A former acting general counsel and chief compliance officer's gender discrimination lawsuit against her ex-employer is raising questions about her use of alleged privileged and confidential information learned during the job as the basis for her complaint.

But, as a public policy matter, such pleadings must be allowed “because [otherwise], no woman working professionally as an attorney would be able to protect herself from an employer's gender discrimination and retaliation,” the plaintiff, Jennifer Fischman, said last week in a memo of law opposing a motion to dismiss.

The defendants behind that dismissal motion are New York-based Mitsubishi Chemical Holdings America Inc., its current GC and president. Fischman accuses Mitsubishi of passing her over for the permanent role of GC and chief compliance officer in favor of a less-qualified, younger and less-experienced male attorney.

The suit, filed in the U.S. District Court for the Southern District of New York, also alleges that Fischman was illegally fired after speaking out against wrongful discrimination against her and other female employees. The proferred reason for Fischman's firing was a supposed breach of her professional ethical duty by allegedly approving a settlement counterproposal extended by Mitsubishi's outside counsel without first obtaining the required consent and approval of the company executives in Japan.

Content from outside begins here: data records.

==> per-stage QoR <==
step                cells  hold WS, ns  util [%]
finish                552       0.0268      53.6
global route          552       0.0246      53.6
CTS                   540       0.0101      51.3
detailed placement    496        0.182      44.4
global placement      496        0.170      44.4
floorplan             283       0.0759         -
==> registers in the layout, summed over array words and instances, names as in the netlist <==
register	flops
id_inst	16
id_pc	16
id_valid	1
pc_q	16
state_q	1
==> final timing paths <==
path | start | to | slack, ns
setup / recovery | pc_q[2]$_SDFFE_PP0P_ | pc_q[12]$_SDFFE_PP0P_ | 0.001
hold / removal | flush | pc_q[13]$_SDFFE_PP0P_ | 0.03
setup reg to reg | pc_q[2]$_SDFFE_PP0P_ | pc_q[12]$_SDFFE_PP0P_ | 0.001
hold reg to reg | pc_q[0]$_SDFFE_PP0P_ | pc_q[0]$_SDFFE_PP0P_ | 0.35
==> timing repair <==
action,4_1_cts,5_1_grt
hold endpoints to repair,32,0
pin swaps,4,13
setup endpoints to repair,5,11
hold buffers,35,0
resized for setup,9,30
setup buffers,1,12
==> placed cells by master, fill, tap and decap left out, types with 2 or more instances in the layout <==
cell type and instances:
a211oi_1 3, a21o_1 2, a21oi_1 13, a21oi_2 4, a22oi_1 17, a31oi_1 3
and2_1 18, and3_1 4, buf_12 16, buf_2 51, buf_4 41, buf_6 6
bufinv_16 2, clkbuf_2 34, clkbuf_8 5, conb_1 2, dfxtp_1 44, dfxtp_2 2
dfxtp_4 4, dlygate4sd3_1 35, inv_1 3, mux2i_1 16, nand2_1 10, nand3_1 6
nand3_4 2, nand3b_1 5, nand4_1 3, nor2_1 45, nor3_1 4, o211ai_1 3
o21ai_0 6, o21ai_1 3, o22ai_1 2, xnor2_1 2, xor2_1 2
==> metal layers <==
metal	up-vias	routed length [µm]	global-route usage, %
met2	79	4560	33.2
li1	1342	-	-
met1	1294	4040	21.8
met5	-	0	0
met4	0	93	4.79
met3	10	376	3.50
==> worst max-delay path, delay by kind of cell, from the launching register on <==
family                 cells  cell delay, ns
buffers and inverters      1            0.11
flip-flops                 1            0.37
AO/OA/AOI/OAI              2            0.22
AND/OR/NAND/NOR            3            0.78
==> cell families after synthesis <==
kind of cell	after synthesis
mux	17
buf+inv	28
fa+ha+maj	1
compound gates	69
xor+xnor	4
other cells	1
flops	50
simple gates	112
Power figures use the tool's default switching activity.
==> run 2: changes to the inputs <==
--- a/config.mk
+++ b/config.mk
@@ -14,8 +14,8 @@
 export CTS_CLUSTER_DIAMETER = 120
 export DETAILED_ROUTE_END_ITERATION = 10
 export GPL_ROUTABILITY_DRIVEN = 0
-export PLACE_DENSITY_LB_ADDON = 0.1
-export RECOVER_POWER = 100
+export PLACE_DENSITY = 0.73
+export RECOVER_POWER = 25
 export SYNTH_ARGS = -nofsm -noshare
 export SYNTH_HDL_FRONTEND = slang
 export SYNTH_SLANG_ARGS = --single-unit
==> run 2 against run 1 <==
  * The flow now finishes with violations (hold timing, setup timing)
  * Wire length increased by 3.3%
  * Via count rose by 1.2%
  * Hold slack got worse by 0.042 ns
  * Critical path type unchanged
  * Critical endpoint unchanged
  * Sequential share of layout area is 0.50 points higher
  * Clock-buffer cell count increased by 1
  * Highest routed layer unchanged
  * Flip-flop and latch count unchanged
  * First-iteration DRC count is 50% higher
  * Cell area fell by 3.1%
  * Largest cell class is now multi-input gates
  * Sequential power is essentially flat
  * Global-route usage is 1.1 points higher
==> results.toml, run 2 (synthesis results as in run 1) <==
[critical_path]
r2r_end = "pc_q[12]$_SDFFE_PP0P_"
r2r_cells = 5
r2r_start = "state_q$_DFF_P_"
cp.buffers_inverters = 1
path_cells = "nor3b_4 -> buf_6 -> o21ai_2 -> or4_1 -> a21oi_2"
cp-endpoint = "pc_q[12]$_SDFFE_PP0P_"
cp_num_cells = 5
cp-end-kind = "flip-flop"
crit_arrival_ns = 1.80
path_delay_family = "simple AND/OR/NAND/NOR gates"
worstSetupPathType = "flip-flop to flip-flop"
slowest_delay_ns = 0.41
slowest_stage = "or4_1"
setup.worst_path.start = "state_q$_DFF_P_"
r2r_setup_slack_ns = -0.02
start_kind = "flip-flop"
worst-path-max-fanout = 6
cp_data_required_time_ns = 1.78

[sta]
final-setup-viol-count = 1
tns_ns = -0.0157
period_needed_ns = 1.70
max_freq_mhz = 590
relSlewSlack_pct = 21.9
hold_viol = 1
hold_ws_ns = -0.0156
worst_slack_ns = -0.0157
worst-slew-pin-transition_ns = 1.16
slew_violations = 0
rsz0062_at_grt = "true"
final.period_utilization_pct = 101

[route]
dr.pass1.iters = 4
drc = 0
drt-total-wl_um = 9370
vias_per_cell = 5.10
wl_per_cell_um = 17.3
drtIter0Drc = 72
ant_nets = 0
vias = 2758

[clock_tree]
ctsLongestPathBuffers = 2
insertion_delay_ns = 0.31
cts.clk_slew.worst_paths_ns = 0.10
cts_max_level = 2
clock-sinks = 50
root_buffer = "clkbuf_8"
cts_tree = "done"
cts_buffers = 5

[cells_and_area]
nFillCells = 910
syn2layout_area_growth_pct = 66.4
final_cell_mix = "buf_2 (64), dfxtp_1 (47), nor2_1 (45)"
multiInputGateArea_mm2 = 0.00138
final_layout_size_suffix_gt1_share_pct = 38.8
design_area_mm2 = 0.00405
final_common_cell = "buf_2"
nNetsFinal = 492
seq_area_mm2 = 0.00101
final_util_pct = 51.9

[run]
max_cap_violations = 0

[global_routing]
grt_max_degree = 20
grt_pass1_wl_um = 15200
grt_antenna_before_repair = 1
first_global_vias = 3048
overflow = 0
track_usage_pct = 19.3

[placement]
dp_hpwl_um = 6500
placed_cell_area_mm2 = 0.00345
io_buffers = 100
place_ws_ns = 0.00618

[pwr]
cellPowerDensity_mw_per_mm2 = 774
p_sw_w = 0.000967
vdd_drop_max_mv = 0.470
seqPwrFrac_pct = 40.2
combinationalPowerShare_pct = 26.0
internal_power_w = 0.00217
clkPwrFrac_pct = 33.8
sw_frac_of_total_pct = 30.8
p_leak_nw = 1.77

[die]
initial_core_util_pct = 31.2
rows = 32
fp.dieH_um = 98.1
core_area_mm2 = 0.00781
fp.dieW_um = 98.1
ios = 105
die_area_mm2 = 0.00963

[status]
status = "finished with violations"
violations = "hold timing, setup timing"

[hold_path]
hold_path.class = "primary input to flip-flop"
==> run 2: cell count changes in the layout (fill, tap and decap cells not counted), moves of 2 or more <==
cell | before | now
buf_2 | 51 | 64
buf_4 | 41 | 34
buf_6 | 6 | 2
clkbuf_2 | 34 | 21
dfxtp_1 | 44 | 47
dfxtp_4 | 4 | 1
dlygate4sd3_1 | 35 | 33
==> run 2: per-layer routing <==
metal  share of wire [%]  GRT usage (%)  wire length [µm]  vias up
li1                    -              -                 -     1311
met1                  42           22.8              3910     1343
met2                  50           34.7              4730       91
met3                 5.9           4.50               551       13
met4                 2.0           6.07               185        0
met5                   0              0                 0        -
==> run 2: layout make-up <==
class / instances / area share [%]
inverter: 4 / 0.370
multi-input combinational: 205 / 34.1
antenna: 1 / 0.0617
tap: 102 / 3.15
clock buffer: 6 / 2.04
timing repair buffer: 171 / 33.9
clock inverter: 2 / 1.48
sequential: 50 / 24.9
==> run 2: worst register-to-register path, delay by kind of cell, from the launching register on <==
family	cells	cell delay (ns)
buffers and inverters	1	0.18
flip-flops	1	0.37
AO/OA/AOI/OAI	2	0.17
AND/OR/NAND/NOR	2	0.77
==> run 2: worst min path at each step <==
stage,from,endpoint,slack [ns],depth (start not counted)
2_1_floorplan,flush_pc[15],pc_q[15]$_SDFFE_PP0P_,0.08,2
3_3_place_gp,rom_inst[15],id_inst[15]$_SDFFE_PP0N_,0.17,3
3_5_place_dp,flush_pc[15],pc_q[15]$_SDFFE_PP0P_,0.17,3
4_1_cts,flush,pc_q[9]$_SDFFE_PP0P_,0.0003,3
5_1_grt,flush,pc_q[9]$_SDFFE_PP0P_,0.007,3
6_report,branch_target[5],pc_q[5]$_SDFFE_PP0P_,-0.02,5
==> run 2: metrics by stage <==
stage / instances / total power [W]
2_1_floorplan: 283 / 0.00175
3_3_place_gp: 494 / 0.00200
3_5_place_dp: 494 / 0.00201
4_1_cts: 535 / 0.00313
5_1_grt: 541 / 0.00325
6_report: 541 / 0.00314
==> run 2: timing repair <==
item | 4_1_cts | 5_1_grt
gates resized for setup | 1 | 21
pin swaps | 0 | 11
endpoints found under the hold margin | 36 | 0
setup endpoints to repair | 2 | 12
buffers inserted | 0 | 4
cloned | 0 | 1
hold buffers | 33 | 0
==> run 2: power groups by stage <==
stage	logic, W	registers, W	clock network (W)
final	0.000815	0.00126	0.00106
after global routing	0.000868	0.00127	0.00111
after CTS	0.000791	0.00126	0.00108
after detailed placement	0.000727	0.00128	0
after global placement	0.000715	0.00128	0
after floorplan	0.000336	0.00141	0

According to the defendants, Fischman's complaint is “replete” with privileged and confidential information she learned while serving as counsel at Mitsubishi and advising its clients, and such reliance on information to support her allegations violates the attorney-client privilege, as well as Fischman's fiduciary and ethical duties.

“Plaintiff's breach of her ethical obligations—while unsurprising to Defendants because they terminated Plaintiff for similar ethical violations—demonstrates a flagrant disregard for the rules of the legal profession,” according to the memo in support of their motion to dismiss, filed by Mercedes Colwin, Francis Giambalvo and Jeffrey Camhi of the New York office of Gordon Rees Scully Mansukhani. “Plaintiff cannot disclose such information to benefit herself in a lawsuit—indeed, the law requires dismissal of claims reliant on such information.”

Because such portions are redacted in the defendants' filing, it is unknown which information they claim is privileged and confidential, but Fischman alleges in her filing last week that none of it qualifies for protection.

“But even if it was protected, Plaintiff would still be permitted to use the information because the rules of attorney conduct expressly provide that a lawyer may reveal such information in a controversy between the lawyer and the client where Defendants have put Plaintiff's ethical conduct at issue by terminating Plaintiff based upon a purported breach of legal ethics,” according to the memo, filed by Matthew Berman, Sara Wyn Kane and Robert Valli Jr. of Valli Kane & Vagnini.

Although the majority—more than 20 pages—of the defendants' memo in support of its motion to dismiss the case is devoted to this privilege argument, it does ask the court, in the remaining four-plus pages, to dismiss Fischman's claims of retaliation, intentional infliction of emotional distress and negligent destruction of plaintiff's employment opportunities, or tortious interference with prospective business relations.

The suit seeks an undetermined amount of money damages.